Almost four years ago, California started an initiative known as cap-and-trade where companies can purchase carbon emission allowances through an auction system. A portion of the proceeds from the auction are then used to support green energy programs.
This was the first initiative of its kind in the United States and it has been wrought with challenges. The origins of the program date back to Assembly Bill 32 that was signed into California state law in 2006. The legislation required that California reduce its carbon emissions so that it meets 1990 levels by 2020 with “a system of market-based declining annual aggregate emission limits.”
The cap-and-trade program was approved by the state in 2012 and officially launched in 2013. The goal of the program is to meet meet the 2006 mandate for emissions reductions by auctioning off carbon allowances to companies who have emissions beyond the amount they are permitted.

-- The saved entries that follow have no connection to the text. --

## config.mk

```make
export PLATFORM = sky130hd
export DESIGN_NAME = updown_sweep_ctrl_flat
export DESIGN_NICKNAME = d
export VERILOG_FILES = /design/src/rtl/udsweep_pkg.sv /design/src/rtl/updown_sweep_ctrl_if.sv /design/src/rtl/updown_ctr.sv /design/src/rtl/updown_sweep_ctrl.sv /design/src/flat_wrapper.sv
export SDC_FILE = /design/constraint.sdc
export NUM_CORES = 1
export LEC_CHECK = 0
export ABC_AREA = 1
export CAP_MARGIN = 20
export CORE_UTILIZATION = 50
export CTS_CLUSTER_DIAMETER = 60
export DETAILED_ROUTE_END_ITERATION = 8
export DONT_BUFFER_PORTS = 1
export HOLD_SLACK_MARGIN = 0.12
export MAX_ROUTING_LAYER = met4
export SLEW_MARGIN = 40
export SYNTH_ARGS = -nofsm -noshare
export SYNTH_HDL_FRONTEND = slang
export SYNTH_SLANG_ARGS = --single-unit
```

## constraint.sdc

```tcl
create_clock -name clk -period 2 [get_ports clk]
set_input_delay 0.4 -clock clk [delete_from_list [all_inputs] [get_ports clk]]
set_output_delay 0.4 -clock clk [all_outputs]
set_load 0.01 [all_outputs]
```

## src/rtl/udsweep_pkg.sv

```systemverilog
// Shared types and constants for the up/down sweep controller.
// Contents: FSM state enum, default widths, direction encoding.
package udsweep_pkg;

    localparam int unsigned DefWidth = 4;
    localparam int unsigned DefPassW = 4;

    localparam logic DirUp   = 1'b1;
    localparam logic DirDown = 1'b0;

    typedef enum logic [1:0] {
        StIdle,
        StLoad,
        StRun,
        StDone
    } state_e;

endpackage

```

## src/rtl/updown_sweep_ctrl_if.sv

```systemverilog
// Command and status bundle between a command issuer and updown_sweep_ctrl.
// master: drives cmd_valid/cmd_start/cmd_end/cmd_passes/abort (and pause when
//         UDSWEEP_PAUSE_EN is defined); observes cmd_ready/count/busy/done/aborted.
// slave:  the controller side, mirror image of master.
interface updown_sweep_ctrl_if #(
    parameter int unsigned WIDTH  = udsweep_pkg::DefWidth,
    parameter int unsigned PASS_W = udsweep_pkg::DefPassW
) ();
    logic              cmd_valid;
    logic              cmd_ready;
    logic [WIDTH-1:0]  cmd_start;
    logic [WIDTH-1:0]  cmd_end;
    logic [PASS_W-1:0] cmd_passes;
    logic              abort;
`ifdef UDSWEEP_PAUSE_EN
    logic              pause;
`endif
    logic [WIDTH-1:0]  count;
    logic              busy;
    logic              done;
    logic              aborted;

    modport master (
`ifdef UDSWEEP_PAUSE_EN
        output pause,
`endif
        output cmd_valid, cmd_start, cmd_end, cmd_passes, abort,
        input  cmd_ready, count, busy, done, aborted
    );

    modport slave (
`ifdef UDSWEEP_PAUSE_EN
        input  pause,
`endif
        input  cmd_valid, cmd_start, cmd_end, cmd_passes, abort,
        output cmd_ready, count, busy, done, aborted
    );
endinterface

```

## src/rtl/updown_ctr.sv

```systemverilog
// Loadable up/down counter.
// Ports: clk, rst (async, active-high), load (loads l_data, wins over en),
//        en (step one in direction dir), dir (1 = up, 0 = down), count.
import udsweep_pkg::*;

module updown_ctr #(
    parameter int unsigned WIDTH = DefWidth
) (
    input  logic             clk,
    input  logic             rst,
    input  logic             load,
    input  logic             en,
    input  logic             dir,
    input  logic [WIDTH-1:0] l_data,
    output logic [WIDTH-1:0] count
);
    logic [WIDTH-1:0] count_q, count_d;

    always_comb begin
        count_d = count_q;
        if (load) begin
            count_d = l_data;
        end else if (en) begin
            count_d = (dir == DirUp) ? count_q + WIDTH'(1) : count_q - WIDTH'(1);
        end
    end

    always_ff @(posedge clk or posedge rst) begin
        if (rst) begin
            count_q <= '0;
        end else begin
            count_q <= count_d;
        end
    end

    assign count = count_q;
endmodule

```

## src/rtl/updown_sweep_ctrl.sv

```systemverilog
// Sweep sequencer for an up/down counter: accepts (start, end, passes), loads the
// counter with start, steps toward end and optionally ping-pongs between the two
// endpoints for the programmed number of passes.
// Ports: clk, rst (async, active-high), bus (updown_sweep_ctrl_if.slave).
// Optional feature: define UDSWEEP_PAUSE_EN to add the pause input (freezes RUN).
import udsweep_pkg::*;

module updown_sweep_ctrl #(
    parameter int unsigned WIDTH  = DefWidth,
    parameter int unsigned PASS_W = DefPassW
) (
    input logic                  clk,
    input logic                  rst,
    updown_sweep_ctrl_if.slave   bus
);
    state_e            state_q, state_d;
    logic [WIDTH-1:0]  target_q, target_d;
    // Endpoint opposite the target; holds start until the first reversal.
    logic [WIDTH-1:0]  other_q, other_d;
    logic              dir_q, dir_d;
    logic [PASS_W-1:0] passes_q, passes_d;
    logic              aborted_q, aborted_d;

    logic              ctr_load, ctr_en;
    logic [WIDTH-1:0]  count_w;
    logic              pause_w;

`ifdef UDSWEEP_PAUSE_EN
    assign pause_w = bus.pause;
`else
    assign pause_w = 1'b0;
`endif

    always_comb begin
        state_d   = state_q;
        target_d  = target_q;
        other_d   = other_q;
        dir_d     = dir_q;
        passes_d  = passes_q;
        ctr_load  = 1'b0;
        ctr_en    = 1'b0;
        aborted_d = 1'b0;

        unique case (state_q)
            StIdle: begin
                if (bus.cmd_valid) begin
                    target_d = bus.cmd_end;
                    other_d  = bus.cmd_start;
                    dir_d    = (bus.cmd_end >= bus.cmd_start) ? DirUp : DirDown;
                    passes_d = (bus.cmd_passes == '0) ? PASS_W'(1) : bus.cmd_passes;
                    state_d  = StLoad;
                end
            end
            StLoad: begin
                if (bus.abort) begin
                    aborted_d = 1'b1;
                    state_d   = StIdle;
                end else begin
                    ctr_load = 1'b1;
                    state_d  = StRun;
                end
            end
            StRun: begin
                if (bus.abort) begin
                    aborted_d = 1'b1;
                    state_d   = StIdle;
                end else if (!pause_w) begin
                    if (count_w != target_q) begin
                        ctr_en = 1'b1;
                    end else if (passes_q == PASS_W'(1)) begin
                        state_d = StDone;
                    end else begin
                        // Reversal cycle: counter holds while endpoints swap.
                        target_d = other_q;
                        other_d  = target_q;
                        dir_d    = ~dir_q;
                        passes_d = passes_q - PASS_W'(1);
                    end
                end
            end
            StDone: begin
                state_d = StIdle;
            end
            default: begin
                state_d = StIdle;
            end
        endcase
    end

    always_ff @(posedge clk or posedge rst) begin
        if (rst) begin
            state_q   <= StIdle;
            target_q  <= '0;
            other_q   <= '0;
            dir_q     <= DirUp;
            passes_q  <= '0;
            aborted_q <= 1'b0;
        end else begin
            state_q   <= state_d;
            target_q  <= target_d;
            other_q   <= other_d;
            dir_q     <= dir_d;
            passes_q  <= passes_d;
            aborted_q <= aborted_d;
        end
    end

    updown_ctr #(
        .WIDTH (WIDTH)
    ) u_ctr (
        .clk    (clk),
        .rst    (rst),
        .load   (ctr_load),
        .en     (ctr_en),
        .dir    (dir_q),
        .l_data (other_q),
        .count  (count_w)
    );

    assign bus.cmd_ready = (state_q == StIdle);
    assign bus.count     = count_w;
    assign bus.busy      = (state_q == StLoad) || (state_q == StRun);
    assign bus.done      = (state_q == StDone);
    assign bus.aborted   = aborted_q;
endmodule

```

## src/flat_wrapper.sv

```systemverilog
// flat-port wrapper written by rule: the top's interface ports become plain ports
module updown_sweep_ctrl_flat 
#(
    parameter int unsigned WIDTH  = DefWidth,
    parameter int unsigned PASS_W = DefPassW
)
  (clk, rst, bus_cmd_valid, bus_cmd_start, bus_cmd_end, bus_cmd_passes, bus_abort, bus_cmd_ready, bus_count, bus_busy, bus_done, bus_aborted);
  updown_sweep_ctrl_if #(.WIDTH(WIDTH), .PASS_W(PASS_W)) bus_i ();
  input logic clk;
  input logic rst;
  input wire logic [$bits(bus_i.cmd_valid)-1:0] bus_cmd_valid;
  input wire logic [$bits(bus_i.cmd_start)-1:0] bus_cmd_start;
  input wire logic [$bits(bus_i.cmd_end)-1:0] bus_cmd_end;
  input wire logic [$bits(bus_i.cmd_passes)-1:0] bus_cmd_passes;
  input wire logic [$bits(bus_i.abort)-1:0] bus_abort;
  output wire logic [$bits(bus_i.cmd_ready)-1:0] bus_cmd_ready;
  output wire logic [$bits(bus_i.count)-1:0] bus_count;
  output wire logic [$bits(bus_i.busy)-1:0] bus_busy;
  output wire logic [$bits(bus_i.done)-1:0] bus_done;
  output wire logic [$bits(bus_i.aborted)-1:0] bus_aborted;
  assign bus_i.cmd_valid = bus_cmd_valid;
  assign bus_i.cmd_start = bus_cmd_start;
  assign bus_i.cmd_end = bus_cmd_end;
  assign bus_i.cmd_passes = bus_cmd_passes;
  assign bus_i.abort = bus_abort;
  assign bus_cmd_ready = bus_i.cmd_ready;
  assign bus_count = bus_i.count;
  assign bus_busy = bus_i.busy;
  assign bus_done = bus_i.done;
  assign bus_aborted = bus_i.aborted;
  updown_sweep_ctrl #(.WIDTH(WIDTH), .PASS_W(PASS_W)) u_core (.clk(clk), .rst(rst), .bus(bus_i));
endmodule
```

Twenty years after the original legislation, in late August 2016, state legislators extended the emissions goal another decade. The new goal seeks to reduce emissions 40 percent below 1990 levels by 2030. The cap-and-trade program was not extended as part of that change.

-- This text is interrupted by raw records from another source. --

## src/rtl/reaction_session_ctrl_pkg.sv

```systemverilog
// Shared types and constants for the reaction-time session controller.
// Includes the state and display-select enums, the LED colours and a saturating count helper.
package reaction_session_ctrl_pkg;

  typedef enum logic [3:0] {
    IDLE, ARM, WAIT, GO, RECORD, EARLY, LATE, GAP, SUMMARY
  } state_e;

  typedef enum logic [1:0] {
    DISP_BLANK = 2'd0,
    DISP_TIME  = 2'd1,
    DISP_BEST  = 2'd2,
    DISP_WORST = 2'd3
  } disp_sel_e;

  // LED colours, packed as {r,g,b}
  localparam logic [2:0] LED_OFF    = 3'b000;
  localparam logic [2:0] LED_RED    = 3'b100;
  localparam logic [2:0] LED_GREEN  = 3'b010;
  localparam logic [2:0] LED_BLUE   = 3'b001;
  localparam logic [2:0] LED_YELLOW = 3'b110;
  localparam logic [2:0] LED_WHITE  = 3'b111;

  localparam logic [15:0] BCD_MAX = 16'h9999;

  function automatic logic [3:0] sat_inc(input logic [3:0] v);
    return (v == 4'hF) ? v : v + 4'd1;
  endfunction

endpackage

```

## src/rtl/reaction_session_ctrl_if.sv

```systemverilog
// Bundles the signals between the controller and the button/counter/display datapath.
interface reaction_session_ctrl_if;
  logic        start_pulse;
  logic        enter_pulse;
  logic [2:0]  rand_val;
  logic [15:0] time_bcd;
  logic        time_carry;
  logic        cnt_clr;
  logic        cnt_run;
  logic [2:0]  led_rgb;
  logic [1:0]  disp_sel;
  logic [15:0] disp_bcd;
  logic [3:0]  trial_idx;
  logic [3:0]  early_cnt;
  logic [3:0]  late_cnt;
  logic        done;

  modport master (
    output start_pulse, enter_pulse, rand_val, time_bcd, time_carry,
    input  cnt_clr, cnt_run, led_rgb, disp_sel, disp_bcd, trial_idx, early_cnt, late_cnt, done
  );

  modport slave (
    input  start_pulse, enter_pulse, rand_val, time_bcd, time_carry,
    output cnt_clr, cnt_run, led_rgb, disp_sel, disp_bcd, trial_idx, early_cnt, late_cnt, done
  );
endinterface

```

## src/rtl/reaction_session_ctrl_score_keeper.sv

```systemverilog
// Holds the last, best and worst valid reaction times for a session.
// BCD-packed values order correctly when they are compared as plain unsigned numbers.
module reaction_session_ctrl_score_keeper
  import reaction_session_ctrl_pkg::*;
(
  input  logic        clk,
  input  logic        rst,
  input  logic        clr_i,
  input  logic        upd_i,
  input  logic [15:0] time_i,
  output logic [15:0] last_o,
  output logic [15:0] best_o,
  output logic [15:0] worst_o
);

  logic [15:0] last_q, last_d;
  logic [15:0] best_q, best_d;
  logic [15:0] worst_q, worst_d;

  always_comb begin
    last_d  = last_q;
    best_d  = best_q;
    worst_d = worst_q;
    if (clr_i) begin
      last_d  = '0;
      best_d  = BCD_MAX;
      worst_d = '0;
    end else if (upd_i) begin
      last_d = time_i;
      if (time_i < best_q)  best_d  = time_i;
      if (time_i > worst_q) worst_d = time_i;
    end
  end

  always_ff @(posedge clk) begin
    if (rst) begin
      last_q  <= '0;
      best_q  <= BCD_MAX;
      worst_q <= '0;
    end else begin
      last_q  <= last_d;
      best_q  <= best_d;
      worst_q <= worst_d;
    end
  end

  assign last_o  = last_q;
  assign best_o  = best_q;
  assign worst_o = worst_q;

endmodule

```

## src/rtl/reaction_session_ctrl.sv

```systemverilog
// Runs a multi-trial reaction-time session on the external BCD millisecond counter.
// Each trial goes through a random wait, the GO light, then either press capture or an early/late penalty.
module reaction_session_ctrl
  import reaction_session_ctrl_pkg::*;
#(
  parameter int NUM_TRIALS = 5,
  parameter int PENALTY_S  = 5,
  parameter int MIN_WAIT_S = 1
) (
  input  logic                   clk,
  input  logic                   rst,
  reaction_session_ctrl_if.slave io
);

  localparam logic [3:0] TRIALS  = 4'(NUM_TRIALS);
  localparam logic [3:0] PEN_LIM = 4'(PENALTY_S);

  state_e      state_q, state_d;
  disp_sel_e   sum_sel_q, sum_sel_d;
  logic [2:0]  wait_s_q, wait_s_d;
  logic [3:0]  trial_q, trial_d;
  logic [3:0]  early_q, early_d;
  logic [3:0]  late_q, late_d;
  logic        clr_evt, sk_clr, sk_upd;
  logic [15:0] last_t, best_t, worst_t;
  logic [3:0]  d3, wait_lim;
  logic        wait_done, pen_done;

  assign d3        = io.time_bcd[15:12];
  assign wait_lim  = {1'b0, wait_s_q} + 4'(MIN_WAIT_S);
  assign wait_done = (d3 >= wait_lim);
  assign pen_done  = (d3 >= PEN_LIM);

  // The press time is captured on the press cycle itself, so it is visible in RECORD.
  reaction_session_ctrl_score_keeper u_score (
    .clk     (clk),
    .rst     (rst),
    .clr_i   (sk_clr),
    .upd_i   (sk_upd),
    .time_i  (io.time_bcd),
    .last_o  (last_t),
    .best_o  (best_t),
    .worst_o (worst_t)
  );

  always_comb begin
    state_d   = state_q;
    sum_sel_d = sum_sel_q;
    wait_s_d  = wait_s_q;
    trial_d   = trial_q;
    early_d   = early_q;
    late_d    = late_q;
    clr_evt   = 1'b0;
    sk_clr    = 1'b0;
    sk_upd    = 1'b0;
    case (state_q)
      IDLE: if (io.start_pulse) begin
        state_d = ARM;
        trial_d = 4'd1;
        early_d = '0;
        late_d  = '0;
        sk_clr  = 1'b1;
      end
      ARM: begin
        wait_s_d = io.rand_val;
        state_d  = WAIT;
      end
      WAIT: if (wait_done) begin
        state_d = GO;
        clr_evt = 1'b1;
      end else if (io.enter_pulse) begin
        state_d = EARLY;
        clr_evt = 1'b1;
        early_d = sat_inc(early_q);
      end
      GO: if (io.enter_pulse) begin
        state_d = RECORD;
        sk_upd  = 1'b1;
      end else if (io.time_carry) begin
        state_d = LATE;
        clr_evt = 1'b1;
        late_d  = sat_inc(late_q);
      end
      RECORD: state_d = GAP;
      EARLY, LATE, GAP: if (pen_done) begin
        if (trial_q == TRIALS) begin
          state_d   = SUMMARY;
          sum_sel_d = DISP_TIME;
        end else begin
          state_d = ARM;
          trial_d = trial_q + 4'd1;
        end
      end
      SUMMARY: if (io.start_pulse) begin
        state_d = IDLE;
        trial_d = '0;
      end else if (io.enter_pulse) begin
        case (sum_sel_q)
          DISP_TIME: sum_sel_d = DISP_BEST;
          DISP_BEST: sum_sel_d = DISP_WORST;
          default:   sum_sel_d = DISP_TIME;
        endcase
      end
      default: state_d = IDLE;
    endcase
  end

  always_ff @(posedge clk) begin
    if (rst) begin
      state_q   <= IDLE;
      sum_sel_q <= DISP_BLANK;
      wait_s_q  <= '0;
      trial_q   <= '0;
      early_q   <= '0;
      late_q    <= '0;
    end else begin
      state_q   <= state_d;
      sum_sel_q <= sum_sel_d;
      wait_s_q  <= wait_s_d;
      trial_q   <= trial_d;
      early_q   <= early_d;
      late_q    <= late_d;
    end
  end

  // Clear is also raised on the transition cycle so the next state starts from 0000.
  always_comb begin
    io.cnt_clr  = clr_evt;
    io.cnt_run  = 1'b0;
    io.led_rgb  = LED_OFF;
    io.disp_sel = DISP_BLANK;
    io.disp_bcd = '0;
    io.done     = 1'b0;
    case (state_q)
      IDLE: begin
        io.cnt_clr = 1'b1;
        io.led_rgb = LED_GREEN;
      end
      ARM:  io.cnt_clr = 1'b1;
      WAIT: io.cnt_run = 1'b1;
      GO: begin
        io.cnt_run  = 1'b1;
        io.led_rgb  = LED_WHITE;
        io.disp_sel = DISP_TIME;
        io.disp_bcd = io.time_bcd;
      end
      RECORD: begin
        io.cnt_clr  = 1'b1;
        io.disp_sel = DISP_TIME;
        io.disp_bcd = last_t;
      end
      EARLY: begin
        io.cnt_run = 1'b1;
        io.led_rgb = LED_RED;
      end
      LATE: begin
        io.cnt_run = 1'b1;
        io.led_rgb = LED_YELLOW;
      end
      GAP: begin
        io.cnt_run  = 1'b1;
        io.disp_sel = DISP_TIME;
        io.disp_bcd = last_t;
      end
      SUMMARY: begin
        io.cnt_clr  = 1'b1;
        io.led_rgb  = LED_BLUE;
        io.done     = 1'b1;
        io.disp_sel = sum_sel_q;
        case (sum_sel_q)
          DISP_TIME:  io.disp_bcd = last_t;
          DISP_BEST:  io.disp_bcd = best_t;
          DISP_WORST: io.disp_bcd = worst_t;
          default:    io.disp_bcd = '0;
        endcase
      end
      default: io.cnt_clr = 1'b1;
    endcase
  end

  assign io.trial_idx = trial_q;
  assign io.early_cnt = early_q;
  assign io.late_cnt  = late_q;

endmodule
```

## src/flat_wrapper.sv

```systemverilog
// flat-port wrapper written by rule: the top's interface ports become plain ports
module reaction_session_ctrl_flat import reaction_session_ctrl_pkg::*;
#(
  parameter int NUM_TRIALS = 5,
  parameter int PENALTY_S  = 5,
  parameter int MIN_WAIT_S = 1
)
  (clk, rst, io_start_pulse, io_enter_pulse, io_rand_val, io_time_bcd, io_time_carry, io_cnt_clr, io_cnt_run, io_led_rgb, io_disp_sel, io_disp_bcd, io_trial_idx, io_early_cnt, io_late_cnt, io_done);
  reaction_session_ctrl_if io_i ();
  input  logic clk;
  input  logic rst;
  input wire logic [$bits(io_i.start_pulse)-1:0] io_start_pulse;
  input wire logic [$bits(io_i.enter_pulse)-1:0] io_enter_pulse;
  input wire logic [$bits(io_i.rand_val)-1:0] io_rand_val;
  input wire logic [$bits(io_i.time_bcd)-1:0] io_time_bcd;
  input wire logic [$bits(io_i.time_carry)-1:0] io_time_carry;
  output wire logic [$bits(io_i.cnt_clr)-1:0] io_cnt_clr;
  output wire logic [$bits(io_i.cnt_run)-1:0] io_cnt_run;
  output wire logic [$bits(io_i.led_rgb)-1:0] io_led_rgb;
  output wire logic [$bits(io_i.disp_sel)-1:0] io_disp_sel;
  output wire logic [$bits(io_i.disp_bcd)-1:0] io_disp_bcd;
  output wire logic [$bits(io_i.trial_idx)-1:0] io_trial_idx;
  output wire logic [$bits(io_i.early_cnt)-1:0] io_early_cnt;
  output wire logic [$bits(io_i.late_cnt)-1:0] io_late_cnt;
  output wire logic [$bits(io_i.done)-1:0] io_done;
  assign io_i.start_pulse = io_start_pulse;
  assign io_i.enter_pulse = io_enter_pulse;
  assign io_i.rand_val = io_rand_val;
  assign io_i.time_bcd = io_time_bcd;
  assign io_i.time_carry = io_time_carry;
  assign io_cnt_clr = io_i.cnt_clr;
  assign io_cnt_run = io_i.cnt_run;
  assign io_led_rgb = io_i.led_rgb;
  assign io_disp_sel = io_i.disp_sel;
  assign io_disp_bcd = io_i.disp_bcd;
  assign io_trial_idx = io_i.trial_idx;
  assign io_early_cnt = io_i.early_cnt;
  assign io_late_cnt = io_i.late_cnt;
  assign io_done = io_i.done;
  reaction_session_ctrl #(.NUM_TRIALS(NUM_TRIALS), .PENALTY_S(PENALTY_S), .MIN_WAIT_S(MIN_WAIT_S)) u_core (.clk(clk), .rst(rst), .io(io_i));
endmodule
```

A lawsuit has been filed in opposition of the cap-and-trade program. It is being spearheaded by the California Chamber of Commerce and businesses who argue that this program is a multibillion-dollar tax that requires a two-thirds legislative vote (which the legislature did not get when the law passed in 2012). The lawsuit is currently hung up in state appeals court.
To date, the cap-and-trade program has collected about $1.6 billion from emissions proceeds. State law SB535 mandates that at least 10 percent of the money collected from this system is required to go toward projects in disadvantaged communities. One such project provides free solar panels in low-income communities (link to other article). So far, about $14.7 million has been allocated from the proceeds to help improve the local environment.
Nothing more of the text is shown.